💎VVIP Kolkata Call Girls Parganas🩱7001035870🩱Independent Girl ( Ac Rooms Avai...
The role of selected microRNAs (miRNAs) in the negative regulation of pediatric retinoblastoma progression
1. The role of selected microRNAs (miRNAs) in the negative regulation of pediatric
retinoblastoma progression
Ashtyn Zapletal
Introduction. Retinoblastoma (Rb) is an autosomal dominant retinal cancer usually affecting children ages 15
months – 24 months, counting for roughly 9,000 new cases each year.1,2
Common treatments for Rb include
intra-ophthalmic and intra-vitreal chemotherapy, as well as enucleation3
. To mitigate the harsh side effects of
these current treatments, new therapeutics are of potential interest.3,4
MicroRNAs (miRNAs) have been shown
to play a role in both protection from and development of carcinogenesis through the interplay of common
biochemical pathways.2,4
A miRNome landscape analysis revealed a core of 30 miRNAs implicated in
retinoblastoma.4
These findings suggest a prospective new treatment for Rb in the form of miRNA therapy.

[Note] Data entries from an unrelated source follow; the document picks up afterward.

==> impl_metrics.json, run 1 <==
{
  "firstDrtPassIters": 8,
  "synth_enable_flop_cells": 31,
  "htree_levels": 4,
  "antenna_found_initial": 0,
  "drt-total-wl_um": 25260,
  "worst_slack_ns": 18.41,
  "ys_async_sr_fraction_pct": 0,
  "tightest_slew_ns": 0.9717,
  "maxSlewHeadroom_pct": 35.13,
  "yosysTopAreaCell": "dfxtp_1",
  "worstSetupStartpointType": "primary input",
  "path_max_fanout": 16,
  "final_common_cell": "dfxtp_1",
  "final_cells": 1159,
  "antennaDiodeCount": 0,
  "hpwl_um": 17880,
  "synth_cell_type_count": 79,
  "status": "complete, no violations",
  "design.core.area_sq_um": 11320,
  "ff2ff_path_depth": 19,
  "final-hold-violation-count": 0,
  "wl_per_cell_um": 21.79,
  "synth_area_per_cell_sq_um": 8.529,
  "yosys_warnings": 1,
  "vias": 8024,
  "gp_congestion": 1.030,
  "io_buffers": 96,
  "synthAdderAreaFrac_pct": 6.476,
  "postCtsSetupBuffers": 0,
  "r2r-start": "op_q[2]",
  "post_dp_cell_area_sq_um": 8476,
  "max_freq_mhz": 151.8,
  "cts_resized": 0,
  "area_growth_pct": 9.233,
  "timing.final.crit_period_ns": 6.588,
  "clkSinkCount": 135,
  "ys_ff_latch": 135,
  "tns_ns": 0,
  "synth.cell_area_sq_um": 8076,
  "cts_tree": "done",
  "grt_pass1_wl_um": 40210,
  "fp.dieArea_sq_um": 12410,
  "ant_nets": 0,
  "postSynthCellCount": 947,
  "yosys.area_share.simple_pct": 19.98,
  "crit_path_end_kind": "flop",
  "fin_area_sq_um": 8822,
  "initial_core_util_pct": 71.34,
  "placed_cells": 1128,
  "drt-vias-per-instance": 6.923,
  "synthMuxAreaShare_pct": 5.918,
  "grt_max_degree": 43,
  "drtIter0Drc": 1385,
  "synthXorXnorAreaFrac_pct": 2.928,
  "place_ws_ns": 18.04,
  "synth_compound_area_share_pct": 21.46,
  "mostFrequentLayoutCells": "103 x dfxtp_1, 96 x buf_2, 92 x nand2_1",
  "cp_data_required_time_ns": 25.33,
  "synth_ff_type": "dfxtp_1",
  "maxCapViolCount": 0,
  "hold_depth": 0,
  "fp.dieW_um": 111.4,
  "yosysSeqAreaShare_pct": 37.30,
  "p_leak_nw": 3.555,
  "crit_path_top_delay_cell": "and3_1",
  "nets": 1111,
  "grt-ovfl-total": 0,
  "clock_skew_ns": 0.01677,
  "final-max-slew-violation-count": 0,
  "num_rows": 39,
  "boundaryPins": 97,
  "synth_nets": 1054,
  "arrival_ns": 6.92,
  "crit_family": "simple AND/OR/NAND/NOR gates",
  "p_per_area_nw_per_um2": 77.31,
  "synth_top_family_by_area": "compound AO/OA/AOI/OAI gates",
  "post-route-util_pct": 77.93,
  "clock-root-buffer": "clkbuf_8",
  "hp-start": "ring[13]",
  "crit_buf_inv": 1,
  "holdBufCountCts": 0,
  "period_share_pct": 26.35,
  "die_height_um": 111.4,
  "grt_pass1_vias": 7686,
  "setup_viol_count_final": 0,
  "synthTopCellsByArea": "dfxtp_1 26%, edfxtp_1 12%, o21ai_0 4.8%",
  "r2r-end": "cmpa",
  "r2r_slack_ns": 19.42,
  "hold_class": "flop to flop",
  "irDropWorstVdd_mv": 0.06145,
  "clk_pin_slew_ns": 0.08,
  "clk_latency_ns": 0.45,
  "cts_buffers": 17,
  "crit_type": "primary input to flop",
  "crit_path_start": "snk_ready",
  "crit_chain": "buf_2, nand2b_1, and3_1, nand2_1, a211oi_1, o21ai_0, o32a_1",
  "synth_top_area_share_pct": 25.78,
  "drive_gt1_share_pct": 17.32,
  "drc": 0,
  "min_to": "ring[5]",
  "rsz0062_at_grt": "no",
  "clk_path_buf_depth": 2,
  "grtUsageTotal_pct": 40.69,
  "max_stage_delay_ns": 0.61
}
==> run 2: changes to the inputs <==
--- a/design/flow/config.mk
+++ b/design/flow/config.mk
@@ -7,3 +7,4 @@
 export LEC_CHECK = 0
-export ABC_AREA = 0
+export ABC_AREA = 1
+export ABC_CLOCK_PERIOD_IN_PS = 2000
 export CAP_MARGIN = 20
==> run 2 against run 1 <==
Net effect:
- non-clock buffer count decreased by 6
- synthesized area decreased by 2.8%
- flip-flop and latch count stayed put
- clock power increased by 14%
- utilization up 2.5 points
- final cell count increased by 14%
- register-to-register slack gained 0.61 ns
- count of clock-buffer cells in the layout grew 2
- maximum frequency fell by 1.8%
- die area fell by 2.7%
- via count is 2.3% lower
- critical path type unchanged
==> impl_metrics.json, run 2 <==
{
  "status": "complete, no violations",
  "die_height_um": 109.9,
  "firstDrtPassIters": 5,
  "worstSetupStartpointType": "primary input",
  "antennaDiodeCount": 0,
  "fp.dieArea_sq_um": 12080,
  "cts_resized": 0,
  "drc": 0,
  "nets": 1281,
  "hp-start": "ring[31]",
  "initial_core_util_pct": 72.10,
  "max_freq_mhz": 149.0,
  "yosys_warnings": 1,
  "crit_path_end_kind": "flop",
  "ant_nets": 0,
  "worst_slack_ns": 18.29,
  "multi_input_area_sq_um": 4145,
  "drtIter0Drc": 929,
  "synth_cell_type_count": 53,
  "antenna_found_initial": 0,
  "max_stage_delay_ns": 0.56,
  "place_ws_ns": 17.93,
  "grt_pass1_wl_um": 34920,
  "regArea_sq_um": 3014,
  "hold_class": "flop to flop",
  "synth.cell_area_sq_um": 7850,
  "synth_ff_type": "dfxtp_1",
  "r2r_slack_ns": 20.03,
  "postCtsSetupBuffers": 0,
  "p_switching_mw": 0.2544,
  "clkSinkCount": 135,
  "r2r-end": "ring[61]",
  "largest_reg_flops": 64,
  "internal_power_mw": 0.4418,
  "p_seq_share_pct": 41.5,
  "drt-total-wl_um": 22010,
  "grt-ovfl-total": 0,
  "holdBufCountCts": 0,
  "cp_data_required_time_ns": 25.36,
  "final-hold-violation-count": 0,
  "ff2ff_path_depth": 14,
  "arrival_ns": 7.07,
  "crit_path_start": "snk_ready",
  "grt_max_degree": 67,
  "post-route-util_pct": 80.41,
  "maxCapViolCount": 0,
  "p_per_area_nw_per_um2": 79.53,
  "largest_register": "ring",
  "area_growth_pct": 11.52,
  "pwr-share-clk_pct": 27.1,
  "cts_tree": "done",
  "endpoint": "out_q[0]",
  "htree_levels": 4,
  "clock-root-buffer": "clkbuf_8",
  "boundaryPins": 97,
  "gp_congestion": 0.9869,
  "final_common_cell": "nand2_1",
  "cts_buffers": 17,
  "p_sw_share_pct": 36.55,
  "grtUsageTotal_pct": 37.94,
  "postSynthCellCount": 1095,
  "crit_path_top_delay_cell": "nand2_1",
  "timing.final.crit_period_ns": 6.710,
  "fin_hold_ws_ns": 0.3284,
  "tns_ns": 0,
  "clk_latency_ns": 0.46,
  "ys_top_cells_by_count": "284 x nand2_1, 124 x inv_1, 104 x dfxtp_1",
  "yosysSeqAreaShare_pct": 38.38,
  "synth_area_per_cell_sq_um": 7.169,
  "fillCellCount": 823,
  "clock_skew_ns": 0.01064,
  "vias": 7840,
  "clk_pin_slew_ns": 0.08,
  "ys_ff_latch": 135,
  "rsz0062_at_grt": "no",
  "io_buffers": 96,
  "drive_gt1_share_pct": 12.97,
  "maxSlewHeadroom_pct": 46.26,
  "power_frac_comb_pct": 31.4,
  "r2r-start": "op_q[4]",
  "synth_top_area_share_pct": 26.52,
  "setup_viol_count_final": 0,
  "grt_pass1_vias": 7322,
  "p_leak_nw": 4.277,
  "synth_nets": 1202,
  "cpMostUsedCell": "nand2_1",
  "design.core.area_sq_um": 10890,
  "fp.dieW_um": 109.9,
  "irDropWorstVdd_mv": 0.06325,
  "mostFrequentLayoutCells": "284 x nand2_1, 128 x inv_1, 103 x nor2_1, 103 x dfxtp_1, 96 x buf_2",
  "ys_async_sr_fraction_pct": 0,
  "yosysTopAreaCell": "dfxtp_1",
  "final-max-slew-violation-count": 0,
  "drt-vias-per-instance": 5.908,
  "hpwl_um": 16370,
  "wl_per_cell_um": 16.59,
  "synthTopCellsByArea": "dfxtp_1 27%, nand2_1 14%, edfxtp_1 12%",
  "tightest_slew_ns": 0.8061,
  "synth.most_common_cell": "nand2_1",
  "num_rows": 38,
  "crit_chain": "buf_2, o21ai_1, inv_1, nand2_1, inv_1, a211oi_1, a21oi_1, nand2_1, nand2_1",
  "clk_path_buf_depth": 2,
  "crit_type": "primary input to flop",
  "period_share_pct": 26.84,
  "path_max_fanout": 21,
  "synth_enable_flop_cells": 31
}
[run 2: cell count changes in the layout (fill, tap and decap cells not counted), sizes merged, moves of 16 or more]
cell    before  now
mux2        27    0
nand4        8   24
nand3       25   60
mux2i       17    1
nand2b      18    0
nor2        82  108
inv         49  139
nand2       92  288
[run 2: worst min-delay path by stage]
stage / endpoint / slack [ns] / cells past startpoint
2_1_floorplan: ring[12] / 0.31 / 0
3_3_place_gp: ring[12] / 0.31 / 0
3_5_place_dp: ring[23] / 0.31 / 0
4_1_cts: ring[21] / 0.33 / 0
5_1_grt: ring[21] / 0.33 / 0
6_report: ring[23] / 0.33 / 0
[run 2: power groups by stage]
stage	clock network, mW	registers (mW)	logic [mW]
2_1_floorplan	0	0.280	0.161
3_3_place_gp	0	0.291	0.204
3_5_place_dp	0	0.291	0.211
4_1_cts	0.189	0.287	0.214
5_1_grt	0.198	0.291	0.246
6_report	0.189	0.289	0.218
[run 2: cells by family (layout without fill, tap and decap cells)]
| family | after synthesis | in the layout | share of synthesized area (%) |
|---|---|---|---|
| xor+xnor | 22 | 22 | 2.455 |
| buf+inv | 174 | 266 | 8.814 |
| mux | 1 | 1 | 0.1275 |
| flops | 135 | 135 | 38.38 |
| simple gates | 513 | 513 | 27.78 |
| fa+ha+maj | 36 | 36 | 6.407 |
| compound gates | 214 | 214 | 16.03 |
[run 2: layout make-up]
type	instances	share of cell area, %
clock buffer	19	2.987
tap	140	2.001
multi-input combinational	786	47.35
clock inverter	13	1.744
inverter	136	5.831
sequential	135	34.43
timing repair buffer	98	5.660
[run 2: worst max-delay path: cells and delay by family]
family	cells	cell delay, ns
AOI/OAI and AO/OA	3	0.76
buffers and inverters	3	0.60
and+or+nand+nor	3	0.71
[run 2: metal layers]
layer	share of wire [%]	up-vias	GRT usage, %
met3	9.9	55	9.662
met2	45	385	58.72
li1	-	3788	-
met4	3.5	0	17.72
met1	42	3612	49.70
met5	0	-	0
This design comes from an exercise in tuning for small area, a short achievable clock period and few clock cycles on the open sky130 flow, not from production work.
RTL that was checked went through simulation tests only; none was proved equivalent to the original.
Power and IR drop assume default switching activity.

## pdk_engine
module pdk_engine (
    input  wire        clk,
    input  wire        rst,
    output wire [9:0]  imem_addr,
    input  wire [15:0] imem_rdata,
    output reg         io_we,
    output reg  [3:0]  io_waddr,
    output wire [7:0]  io_wdata,
    output reg         halted,
    output reg  [2:0]  fault_code,
    output reg         fault_write,
    output wire [15:0] fault_info,
    output wire [15:0] pc_o,
    output wire [15:0] acc_o,
    output wire [7:0]  sp_o,
    output wire [7:0]  flags_o,
    output wire [31:0] cycles_o
);
export LEC_CHECK = 0
export CAP_MARGIN = 20
export CORE_MARGIN = 2
export CORE_UTILIZATION = 65
export CTS_CLUSTER_DIAMETER = 100
export CTS_CLUSTER_SIZE = 20
export PLACE_DENSITY = 0.75
export SETUP_SLACK_MARGIN = 5
export SLEW_MARGIN = 20
create_clock -name core_clock -period 8.0 [get_ports {clk}]
standard.sh (not shown) runs the stock make flow with config.mk's settings and CLKGATE_MAP_FILE= SYNTH_SCRIPT=/design/flow/synth_recipe.tcl, a recipe that flattens the netlist after the stock synthesis.
==> flow/flow/run.sh <==
#!/bin/bash
# The standard layout (the standard.sh, all ORFS steps unchanged), except
# that the port buffers ORFS puts on every input and output are buf_4 cells
# rather than the library's smallest buffer, which is a slow delay cell.
# make's full output goes to standard.log here; ORFS's own per-step logs are
# under orfs/logs/.
set -euo pipefail
export BUFFER_PORTS_ARGS="-buffer_cell sky130_fd_sc_hd__buf_4"
bash standard.sh > standard.log 2>&1
Edit:
==> flow/run.sh (new file) <==
#!/bin/bash
# synth_recipe.tcl (not shown) runs the flow's synth.tcl, then flattens the netlist and writes it again
# the make line also repeats each setting of config.mk as NAME=value (left out here)
make -C /OpenROAD-flow-scripts/flow DESIGN_CONFIG=/design/flow/config.mk WORK_HOME=/design/flow/orfs CLKGATE_MAP_FILE= SYNTH_SCRIPT=/design/flow/synth_recipe.tcl finish
--- a/flow/config.mk
+++ b/flow/config.mk
@@ -9,6 +9,6 @@
 export CORE_MARGIN = 2
-export CORE_UTILIZATION = 65
+export CORE_UTILIZATION = 55
 export CTS_CLUSTER_DIAMETER = 100
-export CTS_CLUSTER_SIZE = 20
-export PLACE_DENSITY = 0.75
+export CTS_CLUSTER_SIZE = 30
+export PLACE_DENSITY = 0.7
 export SETUP_SLACK_MARGIN = 5
removed: flow/flow/run.sh
removed: flow/standard.sh
What happened:
- via count goes down by 2.1%
- setup slack is better by 51 ps
- cell area is unchanged
- power came out lower by 5.0%
Function was not checked in any run of this note: the RTL went through the layout flow alone.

Methods. Levels of selected miRNAs from the core were compared between retinoblastoma and standard
samples. qRT-PCR and luciferase reporter assays were used to quantify levels of miRNA-188-5p, miRNA-21,
and miRNA-24.5-7
Tissues were analyzed for upregulation or downregulation of the miRNAs and statistical
significance was calculated using one-way analysis of variance (ANOVA). Results. Results yielded differences
among retinoblastoma and normal tissues. First, miRNA-188-5p was upregulated in WERI-Rb-1 and Y79 Rb
tissues as compared to ARPE-19 control lines, promoting cell motility via the Wnt/β-catenin signaling pathway.5
Second, levels of miRNA-21 were increased in WERI-Rb-1 cells, with an inhibitor lowering miRNA-21
concentrations and decreasing cell migration and invasion through the actions of PTEN on the PI3K/AKT
pathway.6
Third, in Y79 cells, miRNA-24 was downregulated compared to ARPE-19 cells.7
MYC, a proto-
oncogene that is a common denominator of both Wnt/β-catenin and PI3K/AKT pathways, was shown to be
inversely correlated to miRNA-24 levels.7
In summation, upregulated miRNA-188-5p and miRNA-21, along with
downregulated miRNA-24, were associated with retinoblastoma progression.5-7
Conclusions. These results
suggest that, because of the strong correlation between miRNAs and carcinogenesis, upregulation and
downregulation of miRNAs have the potential to play a large regulatory role in retinoblastoma. Molecules such
as miRNA-188-5p, miRNA-21, and miRNA-24 have been shown to be possible therapeutic avenues through
their interactions amongst various biochemical pathways implicated in Rb. As the need for more efficacious
treatments arise, further research must be done to pinpoint additional miRNAs with the potential to impede
retinoblastoma advancement.
1. Mallipatna A, Marino M, Singh AD. Genetics of Retinoblastoma. Asia-Pacific Journal of Ophthalmology.
2016;5(4):260-264. doi:10.1097/apo.0000000000000219.
2. Plousiou M, Vannini I. Non-Coding RNAs in Retinoblastoma. Front Genet. 2019;10:1155. Published
2019 Nov 14. doi:10.3389/fgene.2019.01155
3. Fabian ID, Onadim Z, Karaa E, et al. The management of retinoblastoma. Oncogene.
2018;37(12):1551-1560. doi:10.1038/s41388-017-0050-x.
4. Castro-Magdonel BE, Orjuela M, Camacho J, et al. miRNome landscape analysis reveals a 30 miRNA
core in retinoblastoma. BMC Cancer. 2017;17(1):458. Published 2017 Jul 1. doi:10.1186/s12885-017-
3421-3
5. Yang M, Li Y, Wei W. MicroRNA-188-5p Promotes Epithelial-Mesenchymal Transition by Targeting ID4
Through Wnt/β-catenin Signaling in Retinoblastoma. Onco Targets Ther. 2019;12:10251–10262.
Published 2019 Nov 27. doi:10.2147/OTT.S229739
6. Gui F, Hong Z, You Z, Wu H, Zhang Y. MiR-21 inhibitor suppressed the progression of retinoblastoma
via the modulation of PTEN/PI3K/AKT pathway. Cell Biology International. 2016;40(12):1294-1302.
doi:10.1002/cbin.10678.
7. Yu F, Pang G, Zhao G. ANRIL acts as onco-lncRNA by regulation of microRNA-24/c-Myc, MEK/ERK
and Wnt/β-catenin pathway in retinoblastoma. International Journal of Biological Macromolecules.
2019;128:583-592. doi:10.1016/j.ijbiomac.2019.01.157.